Supplements have been recommended for decades. Should you take them?
According to new research, some of the commonly used dietary supplements interfere with the effectiveness of medically prescribed drugs. The challenge lays in the fact that most individuals do not share their supplements intake with their physicians, making it difficult for medical researchers to find supplement and drug combinations that should be avoided.
Until now, a few drug and supplement combinations have been found to interfere with each other. Ginseng and chokeberry juice, for example, are reported to affect the effectiveness of chemotherapy drugs used during cancer treatment. Likewise, warfarin, a drug used to reduce blood clotting, is less effective when taken together with flaxseeds, goji juice, and chamomile.
Supplements, however, should also not be avoided entirely.

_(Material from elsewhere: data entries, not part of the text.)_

==> src/rtl/snake_game_ctrl_if.sv <==
// Signal bundle between the game sequencer and its surroundings: key/collision/apple
// inputs on one side, game status, move tick, score and apple request on the other.
interface snake_game_ctrl_if;
    logic       key_start;
    logic       hit_wall;
    logic       hit_body;
    logic       apple_eaten;
    logic       apple_ack;
    logic [1:0] game_status;
    logic       move_tick;
    logic       apple_req;
    logic [7:0] score;
    logic       die_flash;

    modport master (
        output key_start, hit_wall, hit_body, apple_eaten, apple_ack,
        input  game_status, move_tick, apple_req, score, die_flash
    );

    modport slave (
        input  key_start, hit_wall, hit_body, apple_eaten, apple_ack,
        output game_status, move_tick, apple_req, score, die_flash
    );
endinterface

==> src/rtl/snake_game_ctrl.sv <==
// Snake game sequencer: RESTART/START/PLAY/DIE state machine, move tick, saturating score,
// die blink and the apple-regeneration request/ack handshake. All outputs are registered.
module snake_game_ctrl #(
    parameter int unsigned TICK_DIV    = 12_500_000,
    parameter int unsigned RESTART_CYC = 16,
    parameter int unsigned DIE_CYC     = 50_000_000,
    parameter int unsigned FLASH_DIV   = 6_250_000
) (
    input logic              clk,
    input logic              rst_n,
    snake_game_ctrl_if.slave bus
);

    localparam int unsigned MAX_A   = (TICK_DIV > RESTART_CYC) ? TICK_DIV : RESTART_CYC;
    localparam int unsigned CNT_MAX = (MAX_A > DIE_CYC) ? MAX_A : DIE_CYC;
    localparam int unsigned CW      = $clog2(CNT_MAX + 2);
    localparam int unsigned FW      = $clog2(FLASH_DIV + 1);

    localparam logic [CW-1:0] TICK_LAST    = CW'(TICK_DIV - 1);
    localparam logic [CW-1:0] RESTART_LAST = CW'(RESTART_CYC - 1);
    localparam logic [CW-1:0] DIE_LAST     = CW'(DIE_CYC);
    localparam logic [FW-1:0] FLASH_LAST   = FW'(FLASH_DIV - 1);

    typedef enum logic [1:0] {
        StRestart = 2'b00,
        StStart   = 2'b01,
        StPlay    = 2'b10,
        StDie     = 2'b11
    } state_e;

    state_e          r_state;
    logic [CW-1:0]   r_cnt;
    logic [FW-1:0]   r_fcnt;
    logic            r_move_tick;
    logic            r_apple_req;
    logic [7:0]      r_score;
    logic            r_die_flash;

    logic            w_hit;
    logic            w_ack_clr;

    assign w_hit     = bus.hit_wall | bus.hit_body;
    assign w_ack_clr = r_apple_req & bus.apple_ack;

    always_ff @(posedge clk or negedge rst_n) begin
        if (!rst_n) begin
            r_state     <= StRestart;
            r_cnt       <= '0;
            r_fcnt      <= '0;
            r_move_tick <= 1'b0;
            r_apple_req <= 1'b0;
            r_score     <= 8'd0;
            r_die_flash <= 1'b0;
        end else begin
            r_move_tick <= 1'b0;
            if (w_ack_clr) begin
                r_apple_req <= 1'b0;
            end
            case (r_state)
                StRestart: begin
                    r_score     <= 8'd0;
                    r_die_flash <= 1'b0;
                    // Initial apple for the new game; overrides a coincident ack.
                    if (r_cnt == '0) begin
                        r_apple_req <= 1'b1;
                    end
                    if (r_cnt == RESTART_LAST) begin
                        r_state <= StStart;
                        r_cnt   <= '0;
                    end else begin
                        r_cnt <= r_cnt + CW'(1);
                    end
                end
                StStart: begin
                    if (bus.key_start) begin
                        r_state <= StPlay;
                        r_cnt   <= '0;
                    end
                end
                StPlay: begin
                    if (w_hit) begin
                        r_state     <= StDie;
                        r_cnt       <= '0;
                        r_fcnt      <= '0;
                        r_die_flash <= 1'b0;
                    end else begin
                        if (r_cnt == TICK_LAST) begin
                            r_cnt       <= '0;
                            r_move_tick <= 1'b1;
                        end else begin
                            r_cnt <= r_cnt + CW'(1);
                        end
                        if (bus.apple_eaten) begin
                            if (r_score != 8'hFF) begin
                                r_score <= r_score + 8'd1;
                            end
                            if (!r_apple_req) begin
                                r_apple_req <= 1'b1;
                            end
                        end
                    end
                end
                StDie: begin
                    // r_cnt saturates at DIE_CYC; reaching it ends the lockout.
                    if (r_cnt != DIE_LAST) begin
                        r_cnt <= r_cnt + CW'(1);
                    end
                    if (r_cnt == DIE_LAST && bus.key_start) begin
                        r_state     <= StRestart;
                        r_cnt       <= '0;
                        r_fcnt      <= '0;
                        r_die_flash <= 1'b0;
                        r_score     <= 8'd0;
                    end else if (r_fcnt == FLASH_LAST) begin
                        r_fcnt      <= '0;
                        r_die_flash <= ~r_die_flash;
                    end else begin
                        r_fcnt <= r_fcnt + FW'(1);
                    end
                end
                default: begin
                    r_state <= StRestart;
                end
            endcase
        end
    end

    assign bus.game_status = r_state;
    assign bus.move_tick   = r_move_tick;
    assign bus.apple_req   = r_apple_req;
    assign bus.score       = r_score;
    assign bus.die_flash   = r_die_flash;

endmodule

==> src/flat_wrapper.sv <==
// flat-port wrapper written by rule: the top's interface ports become plain ports
module snake_game_ctrl_flat 
#(
    parameter int unsigned TICK_DIV    = 12_500_000,
    parameter int unsigned RESTART_CYC = 16,
    parameter int unsigned DIE_CYC     = 50_000_000,
    parameter int unsigned FLASH_DIV   = 6_250_000
)
  (clk, rst_n, bus_key_start, bus_hit_wall, bus_hit_body, bus_apple_eaten, bus_apple_ack, bus_game_status, bus_move_tick, bus_apple_req, bus_score, bus_die_flash);
  snake_game_ctrl_if bus_i ();
  input logic clk;
  input logic rst_n;
  input wire logic [$bits(bus_i.key_start)-1:0] bus_key_start;
  input wire logic [$bits(bus_i.hit_wall)-1:0] bus_hit_wall;
  input wire logic [$bits(bus_i.hit_body)-1:0] bus_hit_body;
  input wire logic [$bits(bus_i.apple_eaten)-1:0] bus_apple_eaten;
  input wire logic [$bits(bus_i.apple_ack)-1:0] bus_apple_ack;
  output wire logic [$bits(bus_i.game_status)-1:0] bus_game_status;
  output wire logic [$bits(bus_i.move_tick)-1:0] bus_move_tick;
  output wire logic [$bits(bus_i.apple_req)-1:0] bus_apple_req;
  output wire logic [$bits(bus_i.score)-1:0] bus_score;
  output wire logic [$bits(bus_i.die_flash)-1:0] bus_die_flash;
  assign bus_i.key_start = bus_key_start;
  assign bus_i.hit_wall = bus_hit_wall;
  assign bus_i.hit_body = bus_hit_body;
  assign bus_i.apple_eaten = bus_apple_eaten;
  assign bus_i.apple_ack = bus_apple_ack;
  assign bus_game_status = bus_i.game_status;
  assign bus_move_tick = bus_i.move_tick;
  assign bus_apple_req = bus_i.apple_req;
  assign bus_score = bus_i.score;
  assign bus_die_flash = bus_i.die_flash;
  snake_game_ctrl #(.TICK_DIV(TICK_DIV), .RESTART_CYC(RESTART_CYC), .DIE_CYC(DIE_CYC), .FLASH_DIV(FLASH_DIV)) u_core (.clk(clk), .rst_n(rst_n), .bus(bus_i));
endmodule
==> config.mk <==
export PLATFORM = sky130hd
export DESIGN_NAME = snake_game_ctrl_flat
export DESIGN_NICKNAME = d
export VERILOG_FILES = /design/src/rtl/snake_game_ctrl_if.sv /design/src/rtl/snake_game_ctrl.sv /design/src/flat_wrapper.sv
export SDC_FILE = /design/constraint.sdc
export NUM_CORES = 1
export LEC_CHECK = 0
export BUFFER_PORTS_ARGS = -buffer_cell sky130_fd_sc_hd__buf_4
export CORE_MARGIN = 1.5
export CORE_UTILIZATION = 60
export CTS_BUF_LIST = sky130_fd_sc_hd__clkbuf_16
export DETAILED_ROUTE_END_ITERATION = 7
export GPL_ROUTABILITY_DRIVEN = 1
export PLACE_DENSITY = 0.85
export SLEW_MARGIN = 20
export SYNTH_ARGS = -nofsm -noshare
export SYNTH_HDL_FRONTEND = slang
export SYNTH_SLANG_ARGS = --single-unit
==> constraint.sdc <==
create_clock -name clk -period 2.5 [get_ports clk]
set_input_delay 0.125 -clock clk [delete_from_list [all_inputs] [get_ports clk]]
set_output_delay 0.125 -clock clk [all_outputs]
set_load 0.005 [all_outputs]
==> results of run 1 <==
state kept, by name, indices dropped and copies added (netlist names):
register                flops
u_core.bus.game_status      2
u_core.bus.die_flash        1
u_core.bus.score            8
u_core.bus.move_tick        1
u_core.r_cnt               26
u_core.r_fcnt              23
u_core.bus.apple_req        1
kinds of logic after synthesis:
| group | after synthesis | share of synthesized area |
|---|---|---|
| buffers and inverters | 28 | 0.0338 |
| multiplexers | 1 | 0.00317 |
| XOR/XNOR | 17 | 0.0419 |
| AND/OR/NAND/NOR | 213 | 0.317 |
| adder cells (fa/ha/maj) | 9 | 0.0317 |
| flip-flops | 62 | 0.437 |
| AO/OA/AOI/OAI | 66 | 0.136 |
layout by cell type (no fill, tap or decap), types with 6 or more instances in the layout:
cell type  netlist  routed
dfrtp_1         62      62
nand2_1         49      49
nand3_1         42      42
buf_4            1      42
nor2_1          39      39
nand4_1         15      15
inv_1           13      14
o21ai_0         14      14
nor3_1           9       9
xnor2_1          9       9
ha_1             9       9
clkbuf_16        0       9
and4_1           8       8
o311ai_0         8       8
xor2_1           8       8
a21oi_1          7       7
and2_1           6       6
nand2b_1         6       6
o31ai_1          6       6
a22o_1           6       6
per-stage QoR:
stage,cells,utilization,setup WS [ns],power [mW]
after floorplan,396,-,0.353,1.02
after CTS,514,0.759,0.0631,2.33
after global placement,497,0.701,0.127,1.05
final,514,0.762,0.121,2.33
after detailed placement,497,0.701,0.0343,1.05
after global routing,514,0.762,0.0131,2.38
worst max path at each step:
stage,start,endpoint,cells after the start
after floorplan,u_core.r_cnt[0],u_core.r_cnt[18],10
after global placement,u_core.r_cnt[0],u_core.r_cnt[4],9
after detailed placement,u_core.r_cnt[0],u_core.r_cnt[15],9
after CTS,u_core.r_cnt[0],u_core.r_cnt[15],8
after global routing,u_core.r_cnt[0],u_core.r_cnt[15],9
final,u_core.r_cnt[0],u_core.r_cnt[15],9
layout make-up:
class | count | area [um2] | share of cell area
Inverter | 13 | 48.8 | 0.0114
Timing Repair Buffer | 45 | 365 | 0.0855
Multi-Input combinational cell | 306 | 1910 | 0.448
Clock inverter | 7 | 80.1 | 0.0187
Sequential cell | 62 | 1550 | 0.363
Clock buffer | 9 | 225 | 0.0527
Tap cell | 72 | 90.1 | 0.0211
worst register-to-register path: stages, from the launching register on:
cell and delay, ns:
dfrtp_1 0.42, inv_1 0.08, ha_1 0.14, nor3b_2 0.26
nand4_2 0.22, o21ai_4 0.32, o221ai_2 0.18, buf_12 0.20
nor2b_2 0.21, a22o_1 0.22
power by group through the flow:
| stage | sequential, mW | combinational (mW) | clock (mW) |
|---|---|---|---|
| 4_1_cts | 1.00 | 0.0318 | 1.30 |
| 5_1_grt | 1.00 | 0.0355 | 1.34 |
| 3_5_place_dp | 1.02 | 0.0302 | 0 |
| 6_report | 1.00 | 0.0305 | 1.29 |
| 3_3_place_gp | 1.02 | 0.0301 | 0 |
| 2_1_floorplan | 1.02 | 0.00119 | 0 |
metal layers:
layer	global-route usage	share of wire
met1	0.363	0.41
met2	0.504	0.51
met3	0.0766	0.053
met5	0	0
met4	0.160	0.028
what timing repair did:
| action | CTS | global route |
|---|---|---|
| endpoints found under the hold margin | 62 | 0 |
| hold buffers | 1 | 0 |
| pin swaps | 0 | 0 |
| setup endpoints to repair | 5 | 14 |
| setup buffers | 0 | 0 |
| resized for setup | 1 | 4 |
==> metrics, run 1 <==
hold path endpoint=u_core.bus.apple_req; worst-path cell with the longest stage delay=dfrtp_1; IO Count=20; die area=6390 um2; fmax=420 MHz; Die Ht=79.9 um; clk_lat worst skew=0.33 ns; period utilisation layout=0.952; Max-slew headroom=0.493; DP HPWL=5.60 mm; outcome=completed; Initial Utilization=0.633; Post-Route WL=8.87 mm; arrival time of the worst setup path=2.59 ns; Worst Hold Class=input pin to flip-flop; total CTS buffers=9; H-tree Lvls=3; power density cells=545 nW/um2; clock network power share=0.555; CP peak stage delay=0.42 ns; cell chain of the critical path=inv_1, ha_1, nor3b_2, nand4_2, o21ai_4, o221ai_2, buf_12, nor2b_2, a22o_1; Longest Clk Path Bufs=2; vias per inst=6.46; Residual DRC=0; synth top area cells=dfrtp_1 (44%), nand3_1 (5.9%), nand2_1 (5.2%); total grt overflow=0; CTS tree=built; sequential area share after synthesis=0.437; CP Launch Type=flip-flop; Routability Congestion=0.907; Fin. Hold Viols=0; DP Area=3930 um2; leak pwr=1.75 nW; layout cell share with drive strength beyond 1=0.163; skew final=0.00782 ns; required time worst endpoint=2.71 ns; combinational power share=0.013; port bufs=19; asr flop ratio synth=1.00; syn_nets=412; first-pass GRT wire length=15.0 mm; register bit count reported by yosys=62; top-count cell post-synth=dfrtp_1; Avg Cell Area, Syn=8.97 um2; # setup viols final=0; Hold Crit Depth=3; reg-to-reg endpoint=u_core.r_cnt[15]; Reg2Reg Depth=9; vias in the first global route=3,260; Iteration-0 DRC Markers=379; Post-synth EDFFs=0; Tightest Pin Transition=0.760 ns; worst vdd ir=0.379 mV; # fillers=382; net switching power=0.460 mW; Reg2Reg Setup Slack=0.12 ns; via count=3,322; yosys warns=0; Avg WL per Cell=17.3 um; fin crit period=2.38 ns; initial antenna violation count=0; Post-Syn Area=3550 um2; Crit path max-delay family=compound AO/OA/AOI/OAI gates; Slew Viols, Final=0; top-area cell type share of the netlist area=0.437; Placement Rows=27; Crit Path Max Fanout=28; post-synth top area cell=dfrtp_1; CTS root buf=clkbuf_16; Cell variety after synth=52; internal power=1.87 mW; worst path bufs/invs=2; clk sink count=62; Post-synth top cells=dfrtp_1 (62), nand2_1 (49), nand3_1 (42), nor2_1 (39), nand4_1 (15); number of antenna diodes=0; Core Footprint=5610 um2; Flop pwr share=0.431; Synth Flop Type=dfrtp_1; Die Wd=79.9 um; HP Start=bus_apple_ack; Min Hold Slack=0.177 ns; GRT Total Usage=0.304; net count reported at finish=453; area grow syn2layout=20.4%; clock-pin slew on the worst setup and hold paths=0.05 ns; DR pass1 iterations=5; Mapped Cells=396; max_cap viols=0; FF-to-FF Start=u_core.r_cnt[0]; kind of critical path=flip-flop to flip-flop; RSZ-0062 raised after global routing=false; fin area=4280 um2; setup TNS=0 ns; Final ANT Viol Nets=0; Switching Fraction=0.198; largest net degree at the start of global routing=63; endpoint class of the critical path=flip-flop
(Power assumes the default switching activity.)
==> run 2: changes to the inputs <==
==> constraint.sdc (replaced) <==
create_clock -name clk -period 2.4 [get_ports clk]
set_input_delay 0.12 -clock clk [delete_from_list [all_inputs] [get_ports clk]]
set_output_delay 0.12 -clock clk [all_outputs]
set_load 0.005 [all_outputs]
==> run 2 against run 1 <==
  * Clock power up 5%
  * Cell count rose by 0.97%
  * Fmax rose by 0.95%
  * Critical path depth is the same
  * First-iteration DRC count shrank 28%
  * Sequential power is 5% higher
  * Routed wire length grew 1.4%
  * Die area did not move
  * Utilization up 0.76 points
  * Hold slack got worse by 0.0085 ns
  * Non-clock buffer count up 5
  * Sequential share of layout area decreased by 0.36 points
  * Critical endpoint is now u_core.r_cnt[14]
==> metrics, run 2 (synthesized netlist as in run 1, its figures left out) <==
# fillers=367; Max-slew headroom=0.484; fin crit period=2.36 ns; Die Wd=79.9 um; Slew Viols, Final=0; Most flops, register=u_core.r_cnt; final core occ=0.770; CTS root buf=clkbuf_16; fmax=424 MHz; most frequent cells in the layout=dfrtp_1 (62), nand2_1 (49), buf_4 (47); commonest non-fill, non-tap cell in the layout=dfrtp_1; via count=3,318; Routability Congestion=0.982; max reg flops=26; Iteration-0 DRC Markers=273; number of antenna diodes=0; Tightest Pin Transition=0.774 ns; endpoint class of the critical path=flip-flop; Tot Pwr=2.43 mW; clk sink count=62; worst vdd ir=0.457 mV; CTS tree=built; layout cell share with drive strength beyond 1=0.174; Placement Rows=27; Residual DRC=0; Core Footprint=5610 um2; port bufs=19; Final ANT Viol Nets=0; Longest Clk Path Bufs=2; Die Ht=79.9 um; Crit Path Max Fanout=19; total CTS buffers=9; CP Launch Type=flip-flop; setup bufs post-CTS=0; clk_lat worst skew=0.34 ns; first-pass GRT wire length=14.9 mm; max_cap viols=0; die area=6390 um2; clock-pin slew on the worst setup and hold paths=0.05 ns; required time worst endpoint=2.61 ns; initial antenna violation count=0; net count reported at finish=458; IO Count=20; outcome=completed; skew final=0.00711 ns; Fin. Hold Viols=0; Initial Utilization=0.633; period utilisation layout=0.982; DR pass1 iterations=5; kind of critical path=flip-flop to flip-flop; leak pwr=1.78 nW; largest net degree at the start of global routing=63; power density cells=563 nW/um2; # setup viols final=0; total grt overflow=0; GRT Total Usage=0.306; arrival time of the worst setup path=2.57 ns; Avg WL per Cell=17.3 um; vias per inst=6.39; H-tree Lvls=3; Worst Hold Class=input pin to flip-flop; vias in the first global route=3,202; Post-Route WL=8.99 mm; area grow syn2layout=21.6%; DP HPWL=5.91 mm
==> run 2: cell count changes in the layout (fill, tap and decap cells not counted), sizes merged <==
cell / previous run / this run
inv: 14 / 13
clkinv: 4 / 5
buf: 44 / 49
==> run 2: report_power, final <==
| part | switching (mW) | internal [mW] | leakage (nW) | total [mW] |
|---|---|---|---|---|
| Clock | 0.464 | 0.890 | 0.147 | 1.35 |
| Combinational | 0.0233 | 0.00827 | 0.902 | 0.0315 |
| Sequential | 0 | 1.05 | 0.726 | 1.05 |
| Total | 0.487 | 1.94 | 1.78 | 2.43 |
==> run 2: critical path, cell delays in order (launching register included) <==
cell and delay, ns:
dfrtp_1 0.42, ha_2 0.25, and4_2 0.31, nand3_1 0.09, nor4_1 0.23, buf_4 0.18, o221ai_2 0.13, buf_4 0.23
nor2b_4 0.17, a22o_1 0.22
==> run 2: worst paths after layout <==
check / from / end / slack [ns] / depth (start not counted)
setup / recovery: u_core.r_cnt[0] / u_core.r_cnt[14] / 0.04 / 9
hold / removal: bus_apple_ack / u_core.bus.apple_req / 0.17 / 3
setup reg to reg: u_core.r_cnt[0] / u_core.r_cnt[14] / 0.04 / 9
hold reg to reg: u_core.r_fcnt[3] / u_core.r_fcnt[3] / 0.51 / 1
max in group asynchronous: rst_n / u_core.r_cnt[5] / 1.47 / 2
min in group asynchronous: rst_n / u_core.r_fcnt[15] / 0.42 / 2
==> run 2: routing by layer <==
| metal | up-vias | part of all wire | routed length, um | global-route usage |
|---|---|---|---|---|
| li1 | 1542 | - | - | - |
| met4 | 0 | 0.030 | 269 | 0.129 |
| met1 | 1618 | 0.41 | 3670 | 0.358 |
| met5 | - | 0 | 0 | 0 |
| met2 | 130 | 0.50 | 4530 | 0.532 |
| met3 | 28 | 0.059 | 528 | 0.0754 |
==> run 2: repair_timing <==
item | in CTS | in global routing
hold buffers | 1 | 0
setup endpoints to repair | 6 | 15
resized for setup | 3 | 5
endpoints found under the hold margin | 62 | 0
==> run 2: metrics by stage <==
stage	hold slack, ns	cells	setup WS (ns)	area [um2]	setup TNS [ns]
final	0.169	519	0.0429	4320	0
after CTS	0.175	519	0.0243	4300	0
after global placement	0.247	502	0.0429	3970	0
after detailed placement	0.246	502	-0.0699	3970	-0.304
after global routing	0.186	519	-0.0284	4320	-0.0848
after floorplan	-0.176	396	0.253	3550	0
==> run 2: area by class of cell <==
class	instances	area (um2)	share of cell area
Clock buffer	9	225	0.0522
Inverter	13	48.8	0.0113
Clock inverter	7	78.8	0.0183
Multi-Input combinational cell	306	1920	0.445
Sequential cell	62	1550	0.359
Timing Repair Buffer	50	403	0.0933
Tap cell	72	90.1	0.0209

According to the Dietary Guidelines for Americans, the following individuals are suitable candidates for taking supplements:
a) Women of childbearing age should consume folic acid or a diet rich in iron.
b) People living in colder climates should take Vitamin D in the form of fortified foods or as a supplement.
a) Supplements may cause harm when taken in wrong quantity even when the person is otherwise healthy. Overuse can lead to significant health problems.
b) Supplements are not a replacement for a healthy diet.
When taking supplements, it is important to take the right amount and to disclose their intake to your physician.